Now I’ve put the whole series in one collection, and added a sixth, never-before-published novelette. FORCE OF HABIT: THE COMPLETE SERIES is up for pre-pub. If you reserve your copy now you’ll lock in the $2.99 deal price (and this puppy is 90k words worth of action) before it goes to the regular price of $4.99. The titles are:

FORCE OF HABIT

FORCE OF HABIT 2: AND THEN THERE WERE NUNS

FORCE OF HABIT 3: NUN THE WISER

FORCE OF HABIT 4: THE NUN ALSO RISES

FORCE OF HABIT 5: HOT CROSS NUNS

And for the first time anywhere: FORCE OF HABIT 6: NUN TOO SOON

Allow me just a few horn toots from verified reviews:

“This first book was so good that within minutes of reading it, I downloaded book two.”

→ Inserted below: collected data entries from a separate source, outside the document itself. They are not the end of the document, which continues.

**config.mk**
```make
export PLATFORM = sky130hd
export DESIGN_NAME = asx_regfile
export DESIGN_NICKNAME = d
export VERILOG_FILES = /design/src/rtl/asx_pkg.sv /design/src/rtl/asx_regfile.sv
export SDC_FILE = /design/constraint.sdc
export NUM_CORES = 1
export LEC_CHECK = 0
export BUFFER_PORTS_ARGS = -buffer_cell sky130_fd_sc_hd__buf_2
export CORE_AREA = 2 2 323 325
export DETAILED_ROUTE_END_ITERATION = 7
export DIE_AREA = 0 0 325 327
export GPL_TIMING_DRIVEN = 0
export PLACE_DENSITY_LB_ADDON = 0.2
export SYNTH_ARGS = -nofsm -noshare
export SYNTH_HDL_FRONTEND = slang
export SYNTH_SLANG_ARGS = --single-unit
```
**constraint.sdc**
```tcl
create_clock -name clock -period 6.3 [get_ports clock]
set_input_delay 1.26 -clock clock [delete_from_list [all_inputs] [get_ports clock]]
set_output_delay 1.26 -clock clock [all_outputs]
set_load 0.02 [all_outputs]
```
**src/rtl/asx_pkg.sv**
```systemverilog
package asx_pkg;

   // instruction classes
   localparam logic [1:0] OP_DP  = 2'd0;
   localparam logic [1:0] OP_MUL = 2'd1;
   localparam logic [1:0] OP_LS  = 2'd2;
   localparam logic [1:0] OP_BR  = 2'd3;

   // condition codes
   localparam logic [3:0] COND_EQ = 4'd0;
   localparam logic [3:0] COND_NE = 4'd1;
   localparam logic [3:0] COND_GE = 4'd10;
   localparam logic [3:0] COND_LT = 4'd11;
   localparam logic [3:0] COND_GT = 4'd12;
   localparam logic [3:0] COND_LE = 4'd13;
   localparam logic [3:0] COND_AL = 4'd14;

   // data-processing opcodes
   localparam logic [3:0] ALU_AND = 4'd0;
   localparam logic [3:0] ALU_EOR = 4'd1;
   localparam logic [3:0] ALU_SUB = 4'd2;
   localparam logic [3:0] ALU_RSB = 4'd3;
   localparam logic [3:0] ALU_ADD = 4'd4;
   localparam logic [3:0] ALU_TST = 4'd8;
   localparam logic [3:0] ALU_TEQ = 4'd9;
   localparam logic [3:0] ALU_CMP = 4'd10;
   localparam logic [3:0] ALU_ORR = 4'd12;
   localparam logic [3:0] ALU_MOV = 4'd13;

   // shift kinds
   localparam logic [1:0] SH_LSL = 2'd0;
   localparam logic [1:0] SH_LSR = 2'd1;
   localparam logic [1:0] SH_ASR = 2'd2;
   localparam logic [1:0] SH_ROR = 2'd3;

   // result status
   localparam logic [1:0] STAT_DONE    = 2'd0;
   localparam logic [1:0] STAT_SKIP    = 2'd1;
   localparam logic [1:0] STAT_ILLEGAL = 2'd2;
   localparam logic [1:0] STAT_BOUNDS  = 2'd3;

   // mode bits
   localparam int MB_IMM  = 0;
   localparam int MB_PRE  = 1;
   localparam int MB_UP   = 2;
   localparam int MB_LOAD = 3;

   // flag positions in NZCV
   localparam int FL_N = 3;
   localparam int FL_Z = 2;
   localparam int FL_C = 1;
   localparam int FL_V = 0;

   localparam logic [3:0] PC_INDEX = 4'd15;

   localparam logic CSR_GPIO_BASE  = 1'b0;
   localparam logic CSR_GPIO_LIMIT = 1'b1;

   localparam logic [31:0] GPIO_BASE_RESET  = 32'h2020_0000;
   localparam logic [31:0] GPIO_LIMIT_RESET = 32'h2020_0030;

   typedef struct packed {
      logic        en;
      logic [3:0]  addr;
      logic [31:0] data;
   } rf_wr_type;

   typedef struct packed {
      logic        we;
      logic [31:0] addr;
      logic [31:0] wdata;
   } mem_req_type;

endpackage

```
**src/rtl/asx_regfile.sv**
```systemverilog
module asx_regfile (
   input  logic              clock,
   input  logic              reset,
   input  logic [3:0]        rd_addr_a,
   input  logic [3:0]        rd_addr_b,
   output logic [31:0]       rd_data_a,
   output logic [31:0]       rd_data_b,
   input  asx_pkg::rf_wr_type wr
);

   logic [31:0] ram [16];
   logic [15:0] valid_ff;
   logic [31:0] a_raw_ff;
   logic [31:0] b_raw_ff;
   logic        a_vld_ff;
   logic        b_vld_ff;

   always_ff @(posedge clock) begin
      if (wr.en) begin
         ram[wr.addr] <= wr.data;
      end
      a_raw_ff <= ram[rd_addr_a];
      b_raw_ff <= ram[rd_addr_b];
      a_vld_ff <= valid_ff[rd_addr_a];
      b_vld_ff <= valid_ff[rd_addr_b];
   end

   // entries never written read as zero
   always_ff @(posedge clock) begin
      if (reset) begin
         valid_ff <= '0;
      end else if (wr.en) begin
         valid_ff[wr.addr] <= 1'b1;
      end
   end

   assign rd_data_a = a_vld_ff ? a_raw_ff : '0;
   assign rd_data_b = b_vld_ff ? b_raw_ff : '0;

endmodule

```
; Word level (Yosys, flattened, before mapping)
; Memories as Yosys holds them, arrays and structs flattened. A register that Yosys moved wholly into a read port is not among the register bits.
; Index checks and enable logic that the tools add are counted.
[word_totals]
ff_bits = 18
latch_bits = 0
mem_bits_rw = 512
mem_bits_ro = 0
output_inout_bits = 64
word_cells = 20
memories = 1
[op_classes]
n_addsub = 0
n_mul = 0
div = 0
n_lt_le_gt_ge = 4
eq_ne = 0
n_shift = 0
mux = 10
bitwise_logic = 1
reduce_logical = 1
[memory_table]
columns = name, depth, word_bits, rd, rd_ports_with_merged_regs, wr, line
row1 = ram, 16, 32, 2, 2, 1, asx_regfile.sv:11  ; logic [31:0] ram [16];
[op_table]
columns = op, n
row1 = $mux W32, 2
row2 = $or A16 B16 Y16, 1
row3 = $lt A4 B5 Y1 const B, 3
row4 = $bmux W1 S4, 2
row5 = $mux W1, 5
row6 = $demux W1 S4, 1
row7 = $ge A4 B1 Y1 const B, 1
row8 = $logic_and A1 B1 Y1, 1

; Longest topological paths before layout
[logic_depth]
depth_word = 5
depth_mapped = 6
mapped_depth_nobuf = 3

; Worst setup path after synthesis
; OpenSTA, ideal clock, no wires.
[synth_path]
path_type = input-to-reg
start = in wr[34] in the netlist's numbering
end = mem ram[0][0], enable pin
setup_time_ns = 0.461
t_arrival_ns = 3.978
t_required_ns = 5.839
path_slack_ns = 1.861
path_stages = 2
n_path_buf = 0
cell_sequence = or3b_2 nor3_1
[synth_rtl]
columns = item, line
row1 = "start, declared", asx_regfile.sv:8  ; input asx_pkg::rf_wr_type wr
row2 = "end, declared", asx_regfile.sv:11
; No word-level cell before the write port.

; Worst setup path after layout
[layout_path]
start = reg a_vld_ff
end = out rd_data_a[18]
[layout_between]
elab_chain_cells = 1
[layout_lines]
columns = item, line
row1 = "start, declared", asx_regfile.sv:15  ; logic a_vld_ff;
row2 = "start signal, assigned", asx_regfile.sv:24  ; a_vld_ff <= valid_ff[rd_addr_a];
row3 = $mux W32, asx_regfile.sv:37  ; assign rd_data_a = a_vld_ff ? a_raw_ff : '0;
row4 = "end, declared", asx_regfile.sv:6  ; output logic [31:0] rd_data_a,
; No other way between the ends.

==> results.md <==
* Status: completed
* Worst path bufs/invs at 2
* Startpoint types: register
* Ports at about 110
* Post-CTS setup buffer count at 0
* Sequential area share after synthesis at between 60% and 70%
* Starting DRT DRC Count at roughly 1200
* Worst-path clk slew at about 0.06 ns
* Final hold vios at 0
* Leak Pwr at around 0.0099 µW
* Hold Crit Depth at 2
* GRT overflow at 0
* Commonest non-fill, non-tap cell in the layout: edfxtp_1
* WL/cell at approximately 28 µm
* Tmin final at 3.698 ns
* First-pass GRT wire length at approximately 110000 µm
* Main synth FF type: edfxtp_1
* CTS tree: yes
* Pwr per Cell Area at around 300 nW/µm²
* Reg2reg start: ram[3][12]
* Worst path depth at 3
* Vias post-DR at ~14000
* Final Setup Violations at 0
* Clock Latency Late Sink at about 0.61 ns
* Largest net degree at the start of global routing at 23
* Period utilization at just under 60%
* Layout net count at roughly 1500
* CTS buffer count at 69
* # DRC at 0
* Die footprint at ~110000 µm²
* Netlist cell types at 23
* Ys async rst share at 0%
* Vias in the first global route at 15240
* PostCTS Resize Cnt at 0
* Reg2Reg Depth at 3
* Fmax at around 270 MHz
* CP required at roughly 5.0 ns
* Critical path, cell by cell: clkbuf_1, and2_1, buf_2
* Synthesis-stage register bit count at about 590
* CP max stage delay at about 0.8 ns
* HP Start: valid_ff[14]
* Die H at ~330 µm
* Tightest Hold Check Type: reg2reg
* Worst reg-to-reg setup slack at roughly 4.6 ns
* WP data arrival at ~2.4 ns
* Final Worst Setup Slack at about 2.6 ns
* Placed inst area at roughly 28000 µm²
* Critical path capture point type: primary output
* Routed WL at a little over 80000 µm
* Worst Skew at slightly below 0.02 ns
* Top delay family on crit path: buffers and inverters
* Clk root buf: clkbuf_16
* Antenna violations before repair at 5
* # fillers at 10150
* Hold Path Sink: valid_ff[14]
* Syn-to-layout area delta at 19.64%
* Clk buf depth at 3
* H-tree Lvls at 3
* Slew HR at between 15 and 20%
* RSZ-0062 raised after global routing: false
* # rows at between 100 and 150
* Actual slew at the worst max-slew pin at 1.235 ns
* Fin area at a little over 30000 µm²
* Peak supply drop at between 0.15 and 0.2 mV
* Port Buffers at 105
* Synthesized net count at about 1300
* Drt pass-1 iters at 5
* Core Region at between 100000 and 150000 µm²
* Via density at 4.832
* Sequential cell area at approximately 17000 µm²
* Mapped Area at 25470 µm²
* Pre-CTS worst setup slack at 2.667 ns
* Overall Global Routing Usage at between 10% and 20%
* Commonest cells after routing, fill and taps aside: 512 x edfxtp_1, 264 x mux4_2, 132 x a22oi_1, 130 x buf_2, 82 x dfxtp_1
* Worst path slowest cell: clkbuf_1
* Number of synthesized flops with an enable pin at just over 500
* Share of layout cells above drive strength 1 at between 30 and 40%
* Synth area leaders: edfxtp_1 60%, mux4_2 23%, dfxtp_1 6.4%
* Area of the multi-input gates at ~8000 µm²
* Sink Count at just under 600
* Max-cap violations at 0
* Hold_buf cts at 0
* Slew Limit Fails at 0
* RR Endpoint: b_raw_ff[12]
* Hold Slack at about 0.49 ns
* Mapped Cells at approximately 1300
* Die width at around 330 µm
* Share of the synthesized area in the top cell type at 60.36%
* Core Util, Final at 29.61%
* Initial Utilization at between 20% and 30%
* Final ANT Viol Nets at 0
* GP Congestion at around 0.74
* Area leader, netlist: edfxtp_1
* Syn avg cell area at 19.75 µm²
* Critical path peak fanout at 10
* Yosys warns at 0
* Critical Setup Path Class: reg2out
* Post-DP HPWL at approximately 53000 µm
[per-layer routing]
layer,up-vias,global-route usage (%),part of all wire [%]
met5,-,0,0.026
met1,7661,19.96,43
met2,502,24.88,48
li1,5876,-,-
met4,4,4.771,2.6
met3,119,3.137,6.6
[synthesized netlist by cell type (5+ instances only)]
library cell,instances
and2_1,66
buf_4,5
a22oi_1,132
nor2_1,31
clkbuf_1,48
buf_6,13
dfxtp_1,82
buf_2,25
a21oi_1,12
mux4_2,264
nor2b_1,6
edfxtp_1,512
buf_1,9
nand2_1,67
[logic make-up (layout without fill, tap and decap cells)]
group,after synthesis,count (layout),share of synthesized area [%]
AND/OR/NAND/NOR,184,184,3.576
flip-flops,594,594,66.80
buffers and inverters,100,360,2.053
multiplexers,264,264,23.34
AO/OA/AOI/OAI,148,148,4.224
other,0,1,0
[where the power goes]
part           leakage [µW]  switching, µW  internal, µW
sequential          0.00531           38.9          4390
clock               0.00109           1620          2280
combinational       0.00352            413           273
total               0.00992           2070          6940
[sequential cells by signal (all words and copies together) (netlist names)]
| name | cells |
|---|---|
| ram | 512 |
| valid_ff | 16 |
| b_raw_ff | 32 |
| a_vld_ff | 1 |
| b_vld_ff | 1 |
| a_raw_ff | 32 |
[metrics by stage]
stage	cells	total power, µW	TNS, ns
CTS	2930	9129	0
detailed placement	2805	5211	0
finish	2931	9011	0
global placement	2775	5188	-199.62
global route	2930	9324	0
floorplan	1290	4904	0
[worst max-delay path by stage]
stage | startpoint | to | slack [ns]
2_1_floorplan | wr[34] | ram[0][0] | 1.86
3_5_place_dp | wr[33] | ram[7][16] | 2.67
3_3_place_gp | wr[33] | ram[4][15] | -1.69
6_report | a_vld_ff | rd_data_a[18] | 2.60
4_1_cts | a_vld_ff | rd_data_a[17] | 2.42
5_1_grt | b_vld_ff | rd_data_b[14] | 2.42
[worst register-to-register path: cells and delay by family, from the launching register on]
kind / cells / cell delay [ns]
and+or+nand+nor: 1 / 0.17
DFF: 1 / 0.37
muxes: 1 / 0.48
AOI/OAI and AO/OA: 1 / 0.50
[cell type report]
| cell class | instances | share of cell area [%] |
|---|---|---|
| antenna | 1 | 0.008212 |
| buffer | 100 | 1.716 |
| clock buffer | 98 | 6.602 |
| clock inverter | 27 | 0.6118 |
| multi-input combinational | 596 | 26.39 |
| sequential | 594 | 55.84 |
| tap | 1380 | 5.666 |
| timing repair buffer | 135 | 3.166 |
Note: power is estimated with default switching activity, not from simulation.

“Action packed with both internal and external conflict, I was riveted the whole way through.”

“Sister Justicia is kicking butt and taking names! She knows how to clean up L.A. but good!”

“James Scott Bell seems to be able to put more events in a 50 page novella than you’re likely to find in some 300 page novels.”

“Highest possible recommendation! Five Stars!”

“Honestly, they need to make a TV series about Sister J.”

Now, back to the choice of POV. Having never been a nun…or a woman…I gravitated toward Third Person from the jump. That does not mean I couldn’t take a stab at First Person. Unlike some of the “wisdom” of the age, I say let a writer do what he or she will and let the market decide. I just felt more comfortable in Third.

So what about the nun-woman part? Well, friends, there’s a little thing I like to call RESEARCH. It really works! I have a friend who is a former nun, who helped me tremendously with this series. I also made contact with some Benedictine nuns online for further insight.

As for the woman part, I have the greatest research assistant of all—Mrs. B. She reads all my stuff before anyone else, and offers me invaluable editorial advice.

[And if I may be allowed a side note: Today marks the 40th anniversary of the best decision I ever made. It involved the lovely Cindy, a minister, a packed church, and me.]

Once again, here’s the link for the deal pre-order.

For those of you outside Amazon U.S., you can open to your Amazon site and plug this into the search box: B091DRDWRJ

I will note that Michael Connelly is currently writing a series from a female Pacific Islander POV. And our own Mr. Gilstrap’s new series stars a U.S. Congresswoman who is also a single mom, both of which (if my research is accurate) John has never been.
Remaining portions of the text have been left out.